### TO DO
Among the lines of data below, reproduce only those from the one with "localparam int STATUS_BITS = 2;" through the one with "Response status codes.", exactly as they stand, both ends included.

--- THE DATA Enclosed Below ---

File: src/hw/rtl/mctw_pkg.sv
// Shared types, codes and reset values for the multi-channel task watchdog.
package mctw_pkg;

  // Default sizes of the slot table.
  localparam int SLOTS_DEFAULT       = 16;
  localparam int CLIENT_BITS_DEFAULT = 16;

  // Fixed field widths of the request, response and configuration channels.
  localparam int CMD_BITS    = 2;
  localparam int ID_BITS     = 16;
  localparam int STATUS_BITS = 2;
  localparam int SLOT_BITS   = 4;
  localparam int CFG_BITS    = 16;
  localparam int REG_BITS    = 1;
  localparam int TIME_BITS   = 32;

  // Request command codes.
  localparam logic [CMD_BITS-1:0] CMD_TICK       = 2'd0;
  localparam logic [CMD_BITS-1:0] CMD_REGISTER   = 2'd1;
  localparam logic [CMD_BITS-1:0] CMD_UNREGISTER = 2'd2;
  localparam logic [CMD_BITS-1:0] CMD_PET        = 2'd3;

  // Response status codes.
  localparam logic [STATUS_BITS-1:0] ST_OK   = 2'd0;
  localparam logic [STATUS_BITS-1:0] ST_FULL = 2'd1;
  localparam logic [STATUS_BITS-1:0] ST_HANG = 2'd2;

  // Configuration register indexes.
  localparam logic [REG_BITS-1:0] REG_TIMEOUT  = 1'b0;
  localparam logic [REG_BITS-1:0] REG_INTERVAL = 1'b1;

  // Configuration reset values.
  localparam logic [CFG_BITS-1:0] TIMEOUT_RESET  = 16'd30;
  localparam logic [CFG_BITS-1:0] INTERVAL_RESET = 16'd5;

  // Operation carried by the token that walks the cell chain.
  typedef enum logic [1:0] {
    OP_SCAN,
    OP_REGISTER,
    OP_UNREGISTER,
    OP_PET
  } op_t;

  // Control part of the token handed from cell to cell.
  typedef struct packed {
    logic active;
    op_t  op;
    logic hit;
  } tok_ctrl_t;

  // One response as it leaves the block.
  typedef struct packed {
    logic [STATUS_BITS-1:0] status;
    logic [SLOT_BITS-1:0]   slot;
    logic                   found;
    logic [ID_BITS-1:0]     hung_client;
  } rsp_t;

endpackage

--- End of Enclosed THE DATA ---

### TASK ANSWER
  localparam int STATUS_BITS = 2;
  localparam int SLOT_BITS   = 4;
  localparam int CFG_BITS    = 16;
  localparam int REG_BITS    = 1;
  localparam int TIME_BITS   = 32;

  // Request command codes.
  localparam logic [CMD_BITS-1:0] CMD_TICK       = 2'd0;
  localparam logic [CMD_BITS-1:0] CMD_REGISTER   = 2'd1;
  localparam logic [CMD_BITS-1:0] CMD_UNREGISTER = 2'd2;
  localparam logic [CMD_BITS-1:0] CMD_PET        = 2'd3;

  // Response status codes.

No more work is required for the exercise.